The fourth and highest layer is the Resource Layer. The Resource Layer includes one or more Resource Agents (RA). A Resource Agent is a program, usually a shell script, that has been written to start, stop, and monitor a certain kind of service (a resource). The most common Resource Agents are LSB init scripts. However, Heartbeat also supports the more flexible and powerful Open Clustering Framework Resource Agent API. The agents supplied with Heartbeat are written to OCF specifications. Resource Agents are called only by the Local Resource Manager. Third parties can include their own agents in a defined location in the file system and thus provide out-of-the-box cluster integration for their own software.
Many actions performed in the cluster will cause a cluster-wide change. These actions can include things like adding or removing a cluster resource or changing resource constraints. It is important to understand what happens in the cluster when you perform such an action.
For example, suppose you want to add a cluster IP address resource. To do this, you use either the cibadmin command line tool or the Heartbeat GUI tool to modify the master CIB. It is not required to use the cibadmin command or the GUI tool on the Designated Coordinator. You can use either tool on any node in the cluster, and the local CIB will relay the requested changes to the Designated Coordinator. The Designated Coordinator will then replicate the CIB change to all cluster nodes and will start the transition procedure.
With help of the Policy Engine and the Transition Engine, the Designated Coordinator obtains a series of steps that need to be performed in the cluster, possibly on several nodes. The Designated Coordinator sends commands out via the messaging/infrastructure layer which are received by the other Cluster Resource Managers.
If necessary, the other Cluster Resource Managers use their Local Resource Manager to perform resource modifications and report back to the Designated Coordinator about the result. Once the Transition Engine on the Designated Coordinator concludes that all necessary operations are successfully performed in the cluster, the cluster will go back to the idle state and wait for further events.
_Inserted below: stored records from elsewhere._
`config.mk`:
```
export PLATFORM = sky130hd
export DESIGN_NAME = uem_top
export DESIGN_NICKNAME = d
export VERILOG_FILES = /design/src/design/uem_pkg.sv /design/src/design/uem_gate.sv /design/src/design/uem_top.sv
export VERILOG_INCLUDE_DIRS = /design/src /design/src/design
export SDC_FILE = /design/constraint.sdc
export NUM_CORES = 1
export LEC_CHECK = 0
export BUFFER_PORTS_ARGS = -buffer_cell sky130_fd_sc_hd__buf_4
export CELL_PAD_IN_SITES_DETAIL_PLACEMENT = 1
export CELL_PAD_IN_SITES_GLOBAL_PLACEMENT = 2
export CORE_UTILIZATION = 27
export CTS_BUF_LIST = sky130_fd_sc_hd__clkbuf_16
export DETAILED_ROUTE_END_ITERATION = 8
export PLACE_DENSITY_LB_ADDON = 0.25
export SYNTH_ARGS = -nofsm -noshare
export SYNTH_HDL_FRONTEND = slang
export SYNTH_SLANG_ARGS = --single-unit
```
`constraint.sdc`:
```
create_clock -name clk_i -period 2.96 [get_ports clk_i]
set_clock_uncertainty 0.05 [all_clocks]
set_input_delay 0.74 -clock clk_i [delete_from_list [all_inputs] [get_ports clk_i]]
set_output_delay 0.74 -clock clk_i [all_outputs]
set_load 0.02 [all_outputs]
```
`src/design/uem_cfg.svh`:
```
// offsets, field positions, reset values of the error mask block
`ifndef UEM_CFG_SVH
`define UEM_CFG_SVH

`define UEM_MASK_OFF   12'h108
`define UEM_IST_OFF    12'h180
`define UEM_IMSK_OFF   12'h184

`define UEM_MASK_IMPL  32'h003f_f031
`define UEM_MASK_RST   32'h0000_0000
`define UEM_IST_RST    32'h0000_0000
`define UEM_IMSK_RST   32'h0000_0000
`define UEM_DAT_ZERO   32'h0000_0000

`define UEM_B_TRAIN    0
`define UEM_B_DLP      4
`define UEM_B_SDOWN    5
`define UEM_B_POISON   12
`define UEM_B_FCP      13
`define UEM_B_CTO      14
`define UEM_B_CABORT   15
`define UEM_B_UNXCPL   16
`define UEM_B_RXOVF    17
`define UEM_B_MALF     18
`define UEM_B_ECRC     19
`define UEM_B_UNSUP    20
`define UEM_B_ACS      21

`endif

```
`src/design/uem_pkg.sv`:
```
// types shared by the error mask block
package uem_pkg;

    typedef struct packed {
        logic        cyc;
        logic        stb;
        logic        we;
        logic [11:0] adr;
        logic [3:0]  sel;
        logic [31:0] dat;
    } uem_wb_req_t;

    typedef struct packed {
        logic [31:0] log;
        logic [31:0] msg;
    } uem_rpt_t;

endpackage : uem_pkg

```
`src/design/uem_gate.sv`:
```
// per-error gate: passes unmasked error events to log and message paths
`timescale 1ns/1ns
module uem_gate #(
    parameter int W = 32
) (
    // clock and resets
    input  wire logic         clk_i,
    input  wire logic         rst_i,
    input  wire logic         clr_i,
    // events and effective mask
    input  wire logic [W-1:0] evt_i,
    input  wire logic [W-1:0] mask_i,
    // gated requests
    output logic      [W-1:0] log_o,
    output logic      [W-1:0] msg_o
);

    wire [W-1:0] pass = evt_i & ~mask_i;

    // log and message share the same gate, so they never disagree
    always_ff @(posedge clk_i) begin
        if (rst_i || clr_i) begin
            log_o <= '0;
            msg_o <= '0;
        end else begin
            log_o <= pass;
            msg_o <= pass;
        end
    end

endmodule : uem_gate

```
`src/design/uem_top.sv`:
```
// uncorrectable error mask register with wishbone slave and gating
//
// Decided for this implementation: register access over Wishbone.
`timescale 1ns/1ns
`include "uem_cfg.svh"

// Behaviour
// - mask bit 0 blocks training error reports
// - mask bit 4 blocks data link protocol
// - mask bit 5 surprise down, downstream only
// - mask bit 12 blocks poisoned tlp reports
// - mask bit 13 blocks flow control errors
// - mask bit 14 blocks completion timeout reports
// - mask bit 15 blocks completer abort reports
// - mask bit 16 blocks unexpected completion reports
// - mask bit 17 blocks receiver overflow reports
// - mask bit 18 blocks malformed tlp reports
// - mask bit 19 blocks end-to-end crc reports
// - mask bit 20 blocks unsupported request reports
module uem_top (
    // clock and resets
    input  wire logic                clk_i,
    input  wire logic                rst_i,
    input  wire logic                hot_rst_i,
    // port role
    input  wire logic                downstream_i,
    // wishbone slave
    input  wire uem_pkg::uem_wb_req_t wb_i,
    output logic                     wb_ack_o,
    output logic [31:0]              wb_dat_o,
    // error events, one pulse per detected error
    input  wire logic [31:0]         err_evt_i,
    // gated header log and message requests
    output uem_pkg::uem_rpt_t        rpt_o,
    output logic [31:0]              mask_o,
    // interrupt
    output logic                     irq_o
);
    import uem_pkg::*;

    logic [31:0] mask_q;
    logic [31:0] ist_q;
    logic [31:0] imsk_q;
    logic        ack_q;
    logic [31:0] rdat_q;
    // one driver for the whole report struct
    logic [31:0] log_req;
    logic [31:0] msg_req;

    // bus decode
    wire        req      = wb_i.cyc & wb_i.stb;
    wire        next_ack = req & ~ack_q;
    wire        hit_mask = (wb_i.adr[11:2] == 10'(`UEM_MASK_OFF >> 2));
    wire        hit_ist  = (wb_i.adr[11:2] == 10'(`UEM_IST_OFF >> 2));
    wire        hit_imsk = (wb_i.adr[11:2] == 10'(`UEM_IMSK_OFF >> 2));
    // a write commits at the edge where the master sees ack
    wire        wr_en    = req & wb_i.we & ack_q;
    wire        wr_mask  = wr_en & hit_mask;
    wire        wr_ist   = wr_en & hit_ist;
    wire        wr_imsk  = wr_en & hit_imsk;
    wire [31:0] byte_en  = {{8{wb_i.sel[3]}}, {8{wb_i.sel[2]}},
                            {8{wb_i.sel[1]}}, {8{wb_i.sel[0]}}};
    wire [31:0] wbits    = wb_i.dat & byte_en;

    // unmapped addresses answer with zero data
    wire [31:0] next_rdat = hit_mask ? mask_q :
                            hit_ist  ? ist_q  :
                            hit_imsk ? imsk_q : `UEM_DAT_ZERO;

    // reserved bits never stored, so they read as zero
    wire [31:0] next_mask = ((mask_q & ~byte_en) | wbits)
                            & `UEM_MASK_IMPL;

    // surprise down exists only on downstream ports
    wire [31:0] port_ok   = downstream_i ? `UEM_MASK_IMPL :
                            (`UEM_MASK_IMPL & ~(32'h1 << `UEM_B_SDOWN));
    wire [31:0] evt_ok    = err_evt_i & port_ok;
    wire [31:0] eff_mask  = mask_q & port_ok;

    // set wins over a write-one clear in the same cycle
    wire [31:0] next_ist  = (ist_q & ~(wr_ist ? wbits : 32'h0)) | evt_ok;
    wire [31:0] next_imsk = wr_imsk ? (wbits & `UEM_MASK_IMPL) : imsk_q;

    // sticky: hot reset leaves the mask alone
    always_ff @(posedge clk_i) begin
        if (rst_i) begin
            mask_q <= `UEM_MASK_RST;
        end else if (wr_mask) begin
            mask_q <= next_mask;
        end
    end

    always_ff @(posedge clk_i) begin
        if (rst_i || hot_rst_i) begin
            ist_q  <= `UEM_IST_RST;
            imsk_q <= `UEM_IMSK_RST;
        end else begin
            ist_q  <= next_ist;
            imsk_q <= next_imsk;
        end
    end

    always_ff @(posedge clk_i) begin
        if (rst_i) begin
            ack_q  <= 1'b0;
            rdat_q <= `UEM_DAT_ZERO;
        end else begin
            ack_q  <= next_ack;
            rdat_q <= next_rdat;
        end
    end

    // every masked bit drops both header log and message
    uem_gate #(
        .W (32)
    ) u_gate (
        .clk_i  (clk_i),
        .rst_i  (rst_i),
        .clr_i  (hot_rst_i),
        .evt_i  (evt_ok),
        .mask_i (eff_mask),
        .log_o  (log_req),
        .msg_o  (msg_req)
    );

    assign wb_ack_o = ack_q;
    assign wb_dat_o = rdat_q;
    assign mask_o   = mask_q;
    assign irq_o    = |(ist_q & imsk_q);
    assign rpt_o    = '{log: log_req, msg: msg_req};
endmodule : uem_top

```
Word-level counts from Yosys, hierarchy flattened
Cells that the tools add are included.

Bits in registers: 123. Input port bits: 87. Output and inout bits: 130. Word-level logic and storage cells: 38.

Eq/ne operators: 3. Muxes and demuxes: 5. Bitwise logic cells: 20. Reduce and logical (&&, ||, !) cells: 3.

Operators with widths (number): bitwise AND 32 bit (3); bitwise AND 32 x 22 -> 32 bit (2); two-way mux 32 bit (2); bitwise AND 22 bit (2); two-way mux 22 bit (2); NOT 22 -> 32 bit (1); NOT 32 bit (1); bitwise OR 32 bit (1); OR reduction 32 bit (1); == test 10 x 7 -> 1 bit, second input constant (3); NOT 22 bit (1); bitwise OR 22 bit (1); bitwise AND 1 bit (7); two-way mux 6 bit (1); OR reduction 2 bit (1); logical OR 1 bit (1); NOT 1 bit (1).

Longest topological paths before layout
Depth in word-level cells: 8. Mapped depth: 6.

Modules after synthesis
A second synthesis with hierarchy kept.

Cells, all modules: 517. Area total of the unflattened synthesis: 5418.9 um2.

By module, submodules not included: uem_top (instances 1, cells an instance 415, area each 3987.6 um2, sequential area each 1821.7 um2); uem_gate (instances 1, cells an instance 102, area each 1431.4 um2, sequential area each 640.6 um2).

Least setup slack after synthesis
Ideal clock, no wire load.

Path kind: input -> register. Start point: in wb_i[40] (netlist bit). End point: reg imsk_q[12]. Setup time: 0.072 ns. Arrival: 2.201 ns. Setup slack: 0.637 ns. Stages: 5. Buffers on the path: 2. Path through: or4b_4 buf_12 nor4_4 buf_6 mux2i_1.

Longest elaborated chain between the ends: 2.

Ends and longest elaborated chain: start, declared (line uem_top.sv:28) `input wire uem_pkg::uem_wb_req_t wb_i,`; == test 10 x 7 -> 1 bit (line uem_top.sv:55) `` wire hit_imsk = (wb_i.adr[11:2] == 10'(`UEM_IMSK_OFF >> 2)); ``; bitwise AND 1 bit (line uem_top.sv:60) `wire wr_imsk = wr_en & hit_imsk;`; end signal, assigned (line uem_top.sv:96) `` imsk_q <= `UEM_IMSK_RST; ``; end signal, assigned (line uem_top.sv:99) `imsk_q <= next_imsk;`; end, declared (line uem_top.sv:43) `logic [31:0] imsk_q;`.

Every way passes these cells. A chain may end at the register's enable or synchronous reset.

Worst setup path in the final report
Start point: reg ist_q[20]. End point: out irq_o.

Longest elaborated chain between the ends: 2.

Ends and longest elaborated chain: start, declared (line uem_top.sv:42) `logic [31:0] ist_q;`; start signal, assigned (line uem_top.sv:95) `` ist_q <= `UEM_IST_RST; ``; start signal, assigned (line uem_top.sv:98) `ist_q <= next_ist;`; bitwise AND 32 x 22 -> 32 bit (line uem_top.sv:129) `assign irq_o = |(ist_q & imsk_q);`; OR reduction 32 bit (line uem_top.sv:129); end, declared (line uem_top.sv:37) `output logic irq_o`.

Every way passes these cells.

==> impl_metrics.py <==
metrics = {
    "status": {
        "run_status": "completed",
    },
    "global_routing": {
        "wire_length_of_the_first_global_routing_pass_um": 19900,
        "grt_use_total_pct": 15.0,
        "grt_most_used_layer": "met2",
        "antenna_violations_before_repair": 0,
        "grt.met2_usage_pct": 24.5,
        "grt_remaining_overflow": 0,
        "grt_use_met1_pct": 17.4,
        "pin_count_of_the_biggest_net_entering_global_routing": 40,
        "met3_usage_pct": 7.30,
        "grt_pass1_vias": 3542,
    },
    "floorplan": {
        "boundaryPins": 217,
        "die_area_mm2": 0.0174,
        "starting_utilization_of_the_core_area_pct": 27.6,
        "chipWidth_um": 132,
        "coreArea_mm2": 0.0165,
        "num_rows": 47,
        "die_y_um": 132,
    },
    "cells_and_area": {
        "area.growth.synth_to_final_pct": 27.9,
        "leading_cell_type_in_the_layout_fill_and_taps_excluded": "sky130_fd_sc_hd__buf_4",
        "num-nets-final": 655,
        "n_antenna_cell": 0,
        "post_route_cells_drive_above_1_share_pct": 32.1,
        "post_layout_nonfiller_instances": 793,
        "layout_common_cells": "sky130_fd_sc_hd__buf_4 (145), sky130_fd_sc_hd__dfxtp_1 (104), sky130_fd_sc_hd__conb_1 (57)",
    },
    "worst_setup_path": {
        "crit-reg2reg-launch": "wb_ack_o",
        "r2r_slack_ns": 1.25,
        "worstPathMaxFanout": 3,
        "critical_path.reg2reg.endpoint": "imsk_q[16]",
        "arrival_time_at_the_worst_endpoint_ns": 1.63,
        "timing_worst_setup_path_type": "reg -> out",
        "crit_path_end_kind": "primary output",
        "worst-r2r-cell-count": 4,
        "required_ns": 2.17,
        "critical_path.startpoint_type": "flip-flop",
    },
    "logic_synthesis": {
        "synth_seq_area_share_pct": 45.6,
        "synth_top_area_cell": "sky130_fd_sc_hd__dfxtp_1",
        "synth_top_area_share_pct": 45.6,
        "avgSynthCellArea_um2": 10.3,
        "yosys_reg_bits": 104,
        "yosys.cell_types.count": 36,
        "synth_async_sr_flop_share_pct": 0,
        "synth_cells": 444,
        "synthFlopType": "sky130_fd_sc_hd__dfxtp_1",
        "synth.cell_area_mm2": 0.00457,
        "synth.top_cells.by_area": "sky130_fd_sc_hd__dfxtp_1 (46%), sky130_fd_sc_hd__buf_4 (12%), sky130_fd_sc_hd__mux2i_1 (8.5%), sky130_fd_sc_hd__nor4_4 (4.7%), sky130_fd_sc_hd__nand2b_1 (3.8%)",
        "synth-edff-count": 0,
        "syn_warnings": 0,
    },
    "clock_tree": {
        "tritoncts_num_sinks": 104,
        "clock_tree.root_cell": "sky130_fd_sc_hd__clkbuf_16",
        "clock_insertion_delay_worst_skew_ns": 0.36,
        "cts_hold_repair.buffers": 0,
        "cts_tree": "built",
        "worst_setup_hold_path_clk_slew_ns": 0.07,
        "cts-resized-gates": 0,
        "cts.path.max_buffers": 2,
        "ctsHtreeMaxLevel": 3,
        "tritoncts_buffer_count": 9,
        "post-cts-setup-buffers": 0,
    },
    "power_and_ir_drop": {
        "clock_power_share_pct": 42.6,
        "power.internal_mw": 2.25,
        "total_leakage_power_nw": 2.56,
        "sw_frac_of_total_pct": 24.3,
        "vdd_drop_max_uv": 263,
        "combinationalPowerShare_pct": 9.5,
        "power.sequential.fraction_pct": 47.9,
        "total_switching_power_uw": 724,
        "power_per_cell_area_mw_per_mm2": 509,
        "total_chip_power_mw": 2.98,
    },
    "min_path": {
        "timing.hold.worst_path_depth": 2,
        "timing.hold.worst.start": "ist_q[31]",
        "min_delay_worst_type": "reg -> reg",
        "whs_endpoint": "ist_q[31]",
    },
    "sta": {
        "total_count_of_max_transition_violations_in_the_final_report": 0,
        "timing_worst_slew_pin_value_ns": 0.758,
        "timing.final.ws_setup_ns": 0.535,
        "finalHoldViolCount": 0,
        "timing.slew.headroom_pct": 49.5,
        "rsz0062_at_grt": "false",
        "setup_viol": 0,
        "layout_worst_path_cycle_share_pct": 81.9,
        "period_minus_slack_ns": 2.42,
        "max_freq_ghz": 0.412,
        "setup_total_negative_slack_ns": 0,
    },
    "place": {
        "globalplace.congestion": 0.697,
        "placed_cells": 777,
        "total_of_buffers_placed_on_input_and_output_ports": 138,
        "place_worst_setup_slack_ns": 0.352,
        "dp_hpwl_um": 9080,
    },
    "routing": {
        "overall_routed_net_length_um": 12800,
        "post_drt_wl_per_cell_um": 16.1,
        "dr_total_vias": 3435,
        "first_pass_iters": 4,
        "detail_route.iter0.violations": 119,
        "drcViolationCount": 0,
        "route.detailed.vias_per_inst": 4.33,
        "final_antenna_net_count": 0,
    },
    "flow_run": {
        "max-cap-violations": 0,
    },
}
how the worst max path moves through the flow:
stage	end	cells after the start	slack, ns	from
finish	irq_o	4	0.54	ist_q[20]
global route	irq_o	4	0.42	ist_q[20]
CTS	irq_o	4	0.47	ist_q[20]
detailed placement	ist_q[6]	5	0.35	wb_i[47]
global placement	ist_q[7]	5	0.39	wb_i[47]
floorplan	imsk_q[12]	5	0.64	wb_i[40]
critical path, stage by stage, from the launching register on:
cell                       delay (ns)
sky130_fd_sc_hd__dfxtp_1         0.34
sky130_fd_sc_hd__a22o_1          0.25
sky130_fd_sc_hd__a221oi_1        0.36
sky130_fd_sc_hd__nand3_1         0.14
sky130_fd_sc_hd__buf_4           0.18
cells by family (layout without fill, tap and decap cells):
family / Yosys count / count (layout) / synth area share (%)
mux: 39 / 39 / 8.55
simple gates: 135 / 135 / 20.5
compound gates: 64 / 64 / 10.3
flops: 104 / 104 / 45.6
other cells: 1 / 57 / 0.0821
buf+inv: 101 / 174 / 15.0
synthesized netlist by cell type (2+ instances only):
| cell | count |
|---|---|
| sky130_fd_sc_hd__nand2b_1 | 28 |
| sky130_fd_sc_hd__nand3_1 | 14 |
| sky130_fd_sc_hd__clkbuf_1 | 12 |
| sky130_fd_sc_hd__dfxtp_1 | 104 |
| sky130_fd_sc_hd__o2bb2ai_2 | 10 |
| sky130_fd_sc_hd__o21ai_0 | 12 |
| sky130_fd_sc_hd__inv_1 | 12 |
| sky130_fd_sc_hd__and2_1 | 19 |
| sky130_fd_sc_hd__nand2_1 | 34 |
| sky130_fd_sc_hd__nor4_4 | 10 |
| sky130_fd_sc_hd__mux2i_1 | 39 |
| sky130_fd_sc_hd__buf_6 | 3 |
| sky130_fd_sc_hd__or4bb_1 | 7 |
| sky130_fd_sc_hd__o2bb2ai_1 | 3 |
| sky130_fd_sc_hd__buf_2 | 2 |
| sky130_fd_sc_hd__a21oi_1 | 20 |
| sky130_fd_sc_hd__buf_4 | 70 |
| sky130_fd_sc_hd__a31oi_1 | 12 |
| sky130_fd_sc_hd__a22oi_1 | 3 |
| sky130_fd_sc_hd__nor3_1 | 14 |
final cells by class:
class | instances | area [um^2]
flip-flops and latches | 104 | 2080
clock inverters | 7 | 87.6
fillers | 1922 | 10700
multi-input cells | 295 | 2020
inverters | 12 | 45.0
repair buffers | 146 | 1110
well taps | 220 | 275
clock buffers | 9 | 225
power by group through the flow:
| stage | Sequential (mW) | Clock, mW | Combinational (mW) |
|---|---|---|---|
| 2_1_floorplan | 1.46 | 0 | 0.214 |
| 3_3_place_gp | 1.46 | 0 | 0.280 |
| 3_5_place_dp | 1.46 | 0 | 0.284 |
| 4_1_cts | 1.43 | 1.31 | 0.285 |
| 5_1_grt | 1.43 | 1.37 | 0.305 |
| 6_report | 1.43 | 1.27 | 0.284 |
through the flow:
stage / util [%] / instance area (um^2) / hold slack (ns)
2_1_floorplan: - / 4780 / 0.357
3_3_place_gp: 33.5 / 5530 / 0.365
3_5_place_dp: 33.5 / 5530 / 0.368
4_1_cts: 35.4 / 5840 / 0.380
5_1_grt: 35.4 / 5840 / 0.391
6_report: 35.4 / 5840 / 0.378
layer usage:
metal  up-vias  wire length (um)
met1      1651              5380
li1       1647                 -
met4         0               114
met2       128              6030
met5         -                 0
met3         9              1230
No activity file was read; power rests on OpenSTA's default activity.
If any operation was not carried out as planned, the Policy Engine is invoked again with the new information recorded in the CIB.
When a service or a node dies, the same thing happens. The Designated Coordinator is informed by the Cluster Consensus Membership service (in case of a node death) or by a Local Resource Manager (in case of a failed monitor operation). The Designated Coordinator determines that actions need to be taken in order to come to a new cluster state. The new cluster state will be represented by a new CIB.